Uncle Jed's Barbershop

Uncle Jed's Barbershop by Margaree King Mitchell is a book about sticking to your goals and accomplishing your dreams. Sara Jean's Uncle Jed has a lifelong dream to open up a barbershop, but he had to raise the money to do so first. However, Sara Jean gets sick, and Uncle Jed gives her family money for the surgery, even though this will delay his dream of opening a barbershop. The book takes place in the South in the early 1900s, and gives the reader a glimpse at racism, segregation, sharecropping, and the general life of a Black person living during this time. The tone that the author uses to describe these conditions is really similar to the tone used in Leon's Story, she provides the facts without accusing anyone. When Uncle Jed finally has enough money saved up to start working on getting a barbershop together, one of his friends comes over to break the news- his bank just declared bankruptcy and Uncle Jed has lost all his money- it's the start of the great depression. However, throughout all these hardships, Uncle Jed continues cutting hair, continues working towards his goal, and slowly but surely, he starts saving money all over again. At the end of the story he finally opens his barbershop and people from all over the county come to honor him.

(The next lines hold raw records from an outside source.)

--- src/rtl/fetch_unit_if.sv ---
// -----------------------------------------------------------------------------
// fetch_unit_if
//
// Bundles every non-clock/reset signal of the VanilaCore fetch stage: the
// req/ack instruction bus, the redirect port from execute, and the
// valid/ready instruction port towards the decoder.
//
//   master modport : the fetch unit side.
//   slave  modport : the environment side (memory, execute, decoder).
//
// Signals:
//   mem_req    fetch -> mem   read request, held until mem_ack
//   mem_addr   fetch -> mem   word-aligned byte address
//   mem_ack    mem -> fetch   read complete, mem_rdata valid
//   mem_rdata  mem -> fetch   instruction word
//   jump       exe -> fetch   one-cycle redirect pulse
//   jump_addr  exe -> fetch   redirect target
//   IR         fetch -> dec   instruction word (NOP when not valid)
//   ir_pc      fetch -> dec   PC of IR
//   ir_valid   fetch -> dec   IR/ir_pc hold a live instruction
//   ir_ready   dec -> fetch   decoder accepts
//   fault      fetch -> exe   sticky misaligned-redirect flag
// -----------------------------------------------------------------------------
interface fetch_unit_if;
  logic        mem_req;
  logic [31:0] mem_addr;
  logic        mem_ack;
  logic [31:0] mem_rdata;
  logic        jump;
  logic [31:0] jump_addr;
  logic [31:0] IR;
  logic [31:0] ir_pc;
  logic        ir_valid;
  logic        ir_ready;
  logic        fault;

  modport master (
    output mem_req, mem_addr, IR, ir_pc, ir_valid, fault,
    input  mem_ack, mem_rdata, jump, jump_addr, ir_ready
  );

  modport slave (
    input  mem_req, mem_addr, IR, ir_pc, ir_valid, fault,
    output mem_ack, mem_rdata, jump, jump_addr, ir_ready
  );
endinterface

--- src/rtl/fetch_unit.sv ---
// -----------------------------------------------------------------------------
// fetch_unit
//
// Instruction fetch stage of the VanilaCore RV32I pipeline. Holds the program
// counter, issues one word read at a time on a req/ack bus, and presents each
// fetched word with its PC to the decoder through a valid/ready handshake.
// Redirects from execute are honoured immediately when no bus read is in
// flight, or deferred until the outstanding read completes (its data is then
// discarded). A misaligned redirect target halts the unit with a sticky fault
// that only reset clears.
//
// Parameters:
//   RESET_PC  byte address of the first fetch after reset (word aligned)
//   NOP       value driven on IR while no instruction is valid
//
// Ports:
//   clk   single clock, posedge
//   rst   synchronous, active-high reset
//   bus   fetch_unit_if.master (memory bus, redirect, decoder handshake)
// -----------------------------------------------------------------------------
module fetch_unit #(
  parameter logic [31:0] RESET_PC = 32'h0000_0000,
  parameter logic [31:0] NOP      = 32'h0000_0013
) (
  input  logic          clk,
  input  logic          rst,
  fetch_unit_if.master  bus
);

  // FETCH: request outstanding (or about to be issued)
  // HOLD : instruction presented to the decoder
  // FAULT: halted after a misaligned redirect
  typedef enum logic [1:0] {
    S_FETCH = 2'd0,
    S_HOLD  = 2'd1,
    S_FAULT = 2'd2
  } state_t;

  state_t      state_q, state_d;
  logic [31:0] pc_q, pc_d;
  logic [31:0] redirect_pc_q, redirect_pc_d;
  logic        kill_q, kill_d;
  logic [31:0] ir_q, ir_d;
  logic [31:0] ir_pc_q, ir_pc_d;
  logic        ir_valid_q, ir_valid_d;
  logic        fault_q, fault_d;
  logic        mem_req_q, mem_req_d;

  logic        jump_bad;
  logic        ack_live;

  // A redirect to a non-word address is fatal regardless of state.
  assign jump_bad = bus.jump && (bus.jump_addr[1:0] != 2'b00);

  // An ack only counts while our request is actually on the bus. This masks
  // any stale response in the cycle after reset, when the state is already
  // FETCH but the registered request has not yet risen.
  assign ack_live = mem_req_q && bus.mem_ack;

  // ---------------------------------------------------------------------------
  // State register
  // ---------------------------------------------------------------------------
  always_ff @(posedge clk) begin
    if (rst) begin
      state_q       <= S_FETCH;
      pc_q          <= RESET_PC;
      redirect_pc_q <= RESET_PC;
      kill_q        <= 1'b0;
      ir_q          <= NOP;
      ir_pc_q       <= 32'h0000_0000;
      ir_valid_q    <= 1'b0;
      fault_q       <= 1'b0;
      mem_req_q     <= 1'b0;
    end else begin
      state_q       <= state_d;
      pc_q          <= pc_d;
      redirect_pc_q <= redirect_pc_d;
      kill_q        <= kill_d;
      ir_q          <= ir_d;
      ir_pc_q       <= ir_pc_d;
      ir_valid_q    <= ir_valid_d;
      fault_q       <= fault_d;
      mem_req_q     <= mem_req_d;
    end
  end

  // ---------------------------------------------------------------------------
  // Next-state logic
  // ---------------------------------------------------------------------------
  always_comb begin
    state_d = state_q;
    unique case (state_q)
      S_FETCH: begin
        // A redirect never leaves FETCH unless it faults: either the target
        // is fetched directly or the in-flight read is killed first.
        if (bus.jump) begin
          state_d = jump_bad ? S_FAULT : S_FETCH;
        end else if (ack_live && !kill_q) begin
          state_d = S_HOLD;
        end
      end
      S_HOLD: begin
        if (bus.jump) begin
          state_d = jump_bad ? S_FAULT : S_FETCH;
        end else if (bus.ir_ready) begin
          state_d = S_FETCH;
        end
      end
      S_FAULT: begin
        state_d = S_FAULT;
      end
      default: begin
        state_d = S_FETCH;
      end
    endcase
  end

  // ---------------------------------------------------------------------------
  // Output / datapath logic
  // ---------------------------------------------------------------------------
  always_comb begin
    pc_d          = pc_q;
    redirect_pc_d = redirect_pc_q;
    kill_d        = kill_q;
    ir_d          = ir_q;
    ir_pc_d       = ir_pc_q;
    ir_valid_d    = ir_valid_q;
    fault_d       = fault_q;

    // The request is registered: it is high in every cycle spent in FETCH
    // except the one right after reset.
    mem_req_d     = (state_d == S_FETCH);

    unique case (state_q)
      S_FETCH: begin
        if (bus.jump) begin
          if (jump_bad) begin
            fault_d    = 1'b1;
            ir_valid_d = 1'b0;
            ir_d       = NOP;
            kill_d     = 1'b0;
          end else if (ack_live || !mem_req_q) begin
            // Nothing left in flight after this edge: retarget right away.
            // This also overrides any earlier pending redirect.
            pc_d   = bus.jump_addr;
            kill_d = 1'b0;
          end else begin
            // Read still pending: mem_addr must stay put until the ack, so
            // park the target and drop the response when it arrives. A later
            // jump simply overwrites the parked target.
            kill_d        = 1'b1;
            redirect_pc_d = bus.jump_addr;
          end
        end else if (ack_live) begin
          if (kill_q) begin
            pc_d   = redirect_pc_q;
            kill_d = 1'b0;
          end else begin
            ir_d       = bus.mem_rdata;
            ir_pc_d    = pc_q;
            ir_valid_d = 1'b1;
            pc_d       = pc_q + 32'd4;
          end
        end
      end
      S_HOLD: begin
        if (bus.jump) begin
          // Squash wins over a same-cycle handshake.
          ir_valid_d = 1'b0;
          ir_d       = NOP;
          if (jump_bad) begin
            fault_d = 1'b1;
          end else begin
            pc_d = bus.jump_addr;
          end
        end else if (bus.ir_ready) begin
          ir_valid_d = 1'b0;
          ir_d       = NOP;
        end
      end
      S_FAULT: begin
        ir_valid_d = 1'b0;
        ir_d       = NOP;
      end
      default: begin
        ir_valid_d = 1'b0;
        ir_d       = NOP;
      end
    endcase
  end

  assign bus.mem_req  = mem_req_q;
  assign bus.mem_addr = pc_q;
  assign bus.IR       = ir_q;
  assign bus.ir_pc    = ir_pc_q;
  assign bus.ir_valid = ir_valid_q;
  assign bus.fault    = fault_q;

endmodule

--- src/flat_wrapper.sv ---
// flat-port wrapper written by rule: the top's interface ports become plain ports
module fetch_unit_flat 
#(
  parameter logic [31:0] RESET_PC = 32'h0000_0000,
  parameter logic [31:0] NOP      = 32'h0000_0013
)
  (clk, rst, bus_mem_req, bus_mem_addr, bus_IR, bus_ir_pc, bus_ir_valid, bus_fault, bus_mem_ack, bus_mem_rdata, bus_jump, bus_jump_addr, bus_ir_ready);
  fetch_unit_if bus_i ();
  input  logic clk;
  input  logic rst;
  output wire logic [$bits(bus_i.mem_req)-1:0] bus_mem_req;
  output wire logic [$bits(bus_i.mem_addr)-1:0] bus_mem_addr;
  output wire logic [$bits(bus_i.IR)-1:0] bus_IR;
  output wire logic [$bits(bus_i.ir_pc)-1:0] bus_ir_pc;
  output wire logic [$bits(bus_i.ir_valid)-1:0] bus_ir_valid;
  output wire logic [$bits(bus_i.fault)-1:0] bus_fault;
  input wire logic [$bits(bus_i.mem_ack)-1:0] bus_mem_ack;
  input wire logic [$bits(bus_i.mem_rdata)-1:0] bus_mem_rdata;
  input wire logic [$bits(bus_i.jump)-1:0] bus_jump;
  input wire logic [$bits(bus_i.jump_addr)-1:0] bus_jump_addr;
  input wire logic [$bits(bus_i.ir_ready)-1:0] bus_ir_ready;
  assign bus_mem_req = bus_i.mem_req;
  assign bus_mem_addr = bus_i.mem_addr;
  assign bus_IR = bus_i.IR;
  assign bus_ir_pc = bus_i.ir_pc;
  assign bus_ir_valid = bus_i.ir_valid;
  assign bus_fault = bus_i.fault;
  assign bus_i.mem_ack = bus_mem_ack;
  assign bus_i.mem_rdata = bus_mem_rdata;
  assign bus_i.jump = bus_jump;
  assign bus_i.jump_addr = bus_jump_addr;
  assign bus_i.ir_ready = bus_ir_ready;
  fetch_unit #(.RESET_PC(RESET_PC), .NOP(NOP)) u_core (.clk(clk), .rst(rst), .bus(bus_i));
endmodule
--- config.mk ---
export PLATFORM = sky130hd
export DESIGN_NAME = fetch_unit_flat
export DESIGN_NICKNAME = d
export VERILOG_FILES = /design/src/rtl/fetch_unit_if.sv /design/src/rtl/fetch_unit.sv /design/src/flat_wrapper.sv
export SDC_FILE = /design/constraint.sdc
export NUM_CORES = 1
export LEC_CHECK = 0
export BUFFER_PORTS_ARGS = -buffer_cell sky130_fd_sc_hd__buf_2
export CORE_UTILIZATION = 45
export CTS_BUF_LIST = sky130_fd_sc_hd__clkbuf_4 sky130_fd_sc_hd__clkbuf_8 sky130_fd_sc_hd__clkbuf_16
export DETAILED_ROUTE_END_ITERATION = 10
export PLACE_DENSITY = 0.72
export SYNTH_ARGS = -nofsm -noshare
export SYNTH_HDL_FRONTEND = slang
export SYNTH_SLANG_ARGS = --single-unit
--- constraint.sdc ---
create_clock -name clk -period 2.75 [get_ports clk]
set_input_delay 0.6875 -clock clk [delete_from_list [all_inputs] [get_ports clk]]
set_output_delay 0.6875 -clock clk [all_outputs]
set_load 0.01 [all_outputs]
==> results of run 1 <==
[worst min-delay path, cell delays in order, from the launching register on]
cell and delay [ps]:
dfxtp_1 300, nand2_1 50, a21oi_1 50
[metrics by stage]
stage / power [mW] / hold slack [ps]
finish: 4.980 / 448.8
global route: 5.133 / 462.6
CTS: 4.999 / 449.8
detailed placement: 2.608 / 442.1
global placement: 2.606 / 437.8
floorplan: 2.395 / 431.2
[cell usage after synthesis (4+ instances only)]
| library cell | count |
|---|---|
| nand2b_1 | 7 |
| a32oi_1 | 33 |
| dfxtp_1 | 134 |
| o211ai_1 | 7 |
| o21ai_0 | 27 |
| o21ai_1 | 4 |
| a31oi_1 | 4 |
| nor3_1 | 12 |
| nand3_1 | 10 |
| and3_1 | 9 |
| xor2_1 | 4 |
| a211oi_1 | 8 |
| nand2_1 | 162 |
| o2bb2ai_1 | 4 |
| o21a_1 | 5 |
| or2_1 | 4 |
| nor4_1 | 4 |
| xnor2_1 | 7 |
| a21o_1 | 4 |
| a221oi_1 | 5 |
| a21oi_1 | 83 |
| o31ai_1 | 7 |
| nand4_1 | 7 |
| clkbuf_1 | 35 |
| inv_1 | 9 |
| a311oi_1 | 6 |
| or3_1 | 4 |
| buf_2 | 25 |
| nor2_1 | 66 |
[report_power, final]
part           total [mW]  internal (mW)  switching (mW)
Sequential           2.07           1.99          0.0745
Clock                2.41           1.54           0.862
Combinational       0.509          0.196           0.313
[path summary, 6_finish.rpt]
| kind | start | endpoint | depth (start not counted) |
|---|---|---|---|
| max | u_core.state_q[1] | u_core.bus.mem_addr[25] | 5 |
| min | u_core.redirect_pc_q[13] | u_core.redirect_pc_q[13] | 2 |
| min reg2reg | u_core.redirect_pc_q[13] | u_core.redirect_pc_q[13] | 2 |
| max reg2reg | u_core.state_q[1] | u_core.bus.mem_addr[25] | 5 |
[cells by family (layout without fill, tap and decap cells)]
logic type               count (synthesis)  in the layout  synth area share
AO/OA/AOI/OAI                          222            222            0.2393
XOR/XNOR                                11             11           0.01555
adder cells (fa/ha/maj)                  1              1          0.002019
buffers and inverters                   77            233           0.05958
flip-flops                             134            134            0.4330
multiplexers                             4              4          0.006867
AND/OR/NAND/NOR                        314            314            0.2436
[cell type report]
cell class                      instances  share of cell area
Clock buffer                           20             0.05757
Clock inverter                         12             0.02300
Inverter                               10            0.004825
Multi-Input combinational cell        552              0.4041
Sequential cell                       134              0.3448
Tap cell                              176             0.02830
Timing Repair Buffer                  191              0.1373
[state kept, by name (all words and copies together) (netlist names)]
register	flops
u_core.kill_q	1
u_core.state_q	2
u_core.bus.ir_valid	1
u_core.bus.mem_addr	32
u_core.bus.IR	32
u_core.bus.mem_req	1
u_core.bus.ir_pc	32
u_core.bus.fault	1
u_core.redirect_pc_q	32
[per-layer routing]
| layer | wire length (um) | vias up | part of all wire | track usage |
|---|---|---|---|---|
| met3 | 1554 | 33 | 0.086 | 0.06370 |
| li1 | - | 3011 | - | - |
| met1 | 8205 | 2913 | 0.45 | 0.3542 |
| met4 | 388 | 0 | 0.021 | 0.1008 |
| met2 | 7949 | 285 | 0.44 | 0.3855 |
| met5 | 0 | - | 0 | 0 |
==> metrics.md, run 1 <==
| Metric | Value |
|---|---|
| Tot GR Track Use | `0.2573` |
| Power density cells | `640.2 nW/um2` |
| Gr ovfl total | `0` |
| Sequential-to-total area share from yosys stat | `0.4330` |
| Clk Tree Root Cell | `clkbuf_16` |
| Leading cell type in the layout, fill and taps excluded | `buf_2` |
| Hold_buf cts | `0` |
| Category of the critical setup timing path | `reg -> reg` |
| Global placer's final weighted congestion | `0.8501` |
| Max clock buf depth | `2` |
| Final ANT Viol Nets | `0` |
| Remaining design rule violation count | `0` |
| P&R area growth vs syn | `25.59%` |
| Cell leakage power | `3.168 nW` |
| Place WS | `471.6 ps` |
| Startpoint Class | `flop` |
| Yosys warning total | `0` |
| Antenna diode instance count | `0` |
| CP Buf/Inv Count | `0` |
| Clock-pin slew reported for the worst setup and hold paths after clock tree synthesis | `60 ps` |
| FF-to-FF setup slack | `590 ps` |
| Number of filler cells placed in the layout | `1245` |
| Synth Flop Type | `dfxtp_1` |
| Post-cts sizing count | `0` |
| Count of pins over their slew limit | `0` |
| Final Instance Count excl. Fillers | `1095` |
| Summed instance area of the synthesized netlist | `6195 um2` |
| Worst slew margin | `0.5790` |
| Kind of capture point of the worst setup path | `flop` |
| Fin Clk Skew | `4.811 ps` |
| Main area contributors after synthesis | `dfxtp_1, nand2_1, a21oi_1` |
| Chip width | `119.3 um` |
| Result of the run | `finished clean` |
| Worst-path cell chain | `nor2b_1 > or2_2 > nor3_1 > o21ai_0 > o22ai_2` |
| Footprint of the multi-input gates | `3144 um2` |
| Total wirelength of the detailed-routed design | `18100 um` |
| CP peak stage delay | `620 ps` |
| Clock tree from TritonCTS | `done` |
| Total setup buffers inserted after CTS | `0` |
| Worst Tran Pin Value | `631.4 ps` |
| Detailed Place HPWL | `12250 um` |
| Clk Latency, worst-skew pair | `420 ps` |
| Setup tns final | `0 ps` |
| Fraction of layout instances using a drive strength above 1 | `0.2709` |
| Fraction of synthesized cell area taken by the top area cell type | `0.4330` |
| Number of flops mapped to enable cells by yosys | `0` |
| Tcrit/Tclk final | `0.7843` |
| Most used cells in the layout excluding fill and tap cells | `buf_2, nand2_1, dfxtp_1, a21oi_1, nor2_1` |
| Total number of clock tree sinks | `134` |
| Wirelength per Cell | `16.53 um` |
| RSZ-0062 raised after global routing | `no` |
| Shortest clock period the worst path allows after layout | `2157 ps` |
| Total instance count after detailed placement | `1063` |
| Critical Path Fanout Max | `12` |
| Violation count after the first detailed-routing iteration | `496` |
| Total number of vias | `6242` |
| Antenna violations before repair | `0` |
| Synthesized area divided by synthesized cell count | `8.119 um2` |
| Core Rows | `42` |
| Post-route cell area | `7780 um2` |
| Placeable core region | `13350 um2` |
| Die span in y | `119.3 um` |
| First-pass iteration count of the detailed router | `5` |
| CP max-delay cell | `dfxtp_1` |
| Setup slack of the critical path after layout | `593.2 ps` |
| Post-synthesis cell type count | `75` |
| Final-report setup violation count | `0` |
| CTS HTree Levels | `4` |
| Hold/Removal Path Class | `reg -> reg` |
| Number of nets in the finished design | `976` |
| Async set or reset register ratio after synthesis | `0` |
| Largest area contributor in the netlist | `dfxtp_1` |
| Number of buffers added by the clock tree synthesis step | `17` |
| Via/cell ratio | `5.700` |
| Total of max-cap violations | `0` |
| I/O pin cnt | `168` |
| Synth Register Bits | `134` |
| Cell family contributing the most delay on the critical path | `simple AND/OR/NAND/NOR gates` |
| Post-synthesis cell count | `763` |
| Peak supply drop | `0.0003891 V` |
| Combined flip-flop and latch cell area | `2683 um2` |
| Count of port buffers added during placement | `167` |
| Highest Clock Rate | `0.4636 GHz` |
| Initial cell density of the core | `0.4641` |
| Die Outline Area | `14240 um2` |
| WP data arrival | `2500 ps` |
| Syn Nets | `833` |
| Number of global-route vias before repair | `5659` |
| Total count of hold-check failures in the final report | `0` |
| Maximum number of pins on one net before global-route repair | `68` |
| First-pass GRT wire length | `29030 um` |
| Cell Area, Placed | `7153 um2` |
| Share of the core filled with cells in the final layout | `0.5829` |
| Crit path required time | `3090 ps` |
Power figures use the tool's default switching activity.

I think this book is a great way to discuss segregation, sharecropping, and the conditions in the Jim Crowe South with the younger grades, as well as the economic situation during the great depression and the economic situation today. The book also strongly promotes saving money, and working little by little to solve a longterm goal.

Domains of Social Justice:
1. Self Love and Acceptance: One of the main themes in this story is to believe in yourself and follow your dreams- I think that's a huge aspect of accepting and loving yourself!

2. Respect for Others: Throughout the whole book, the author highlights moments in which people show each other care and respect. For instance, when Uncle Jed gave his hard earned money to Sara Jean for her surgery, or during the great depression when Uncle Jed continued traveling around the county and cutting hair, even though most of his customers couldn't afford it. In turn, his customers share with him whatever food they have.

3. Exploring Issues of Social Justice: The author delicately touches upon topics such as racism, segregation, and delivers this information in such a way that it influences the reader to think about the injustices, without attacking any group of people.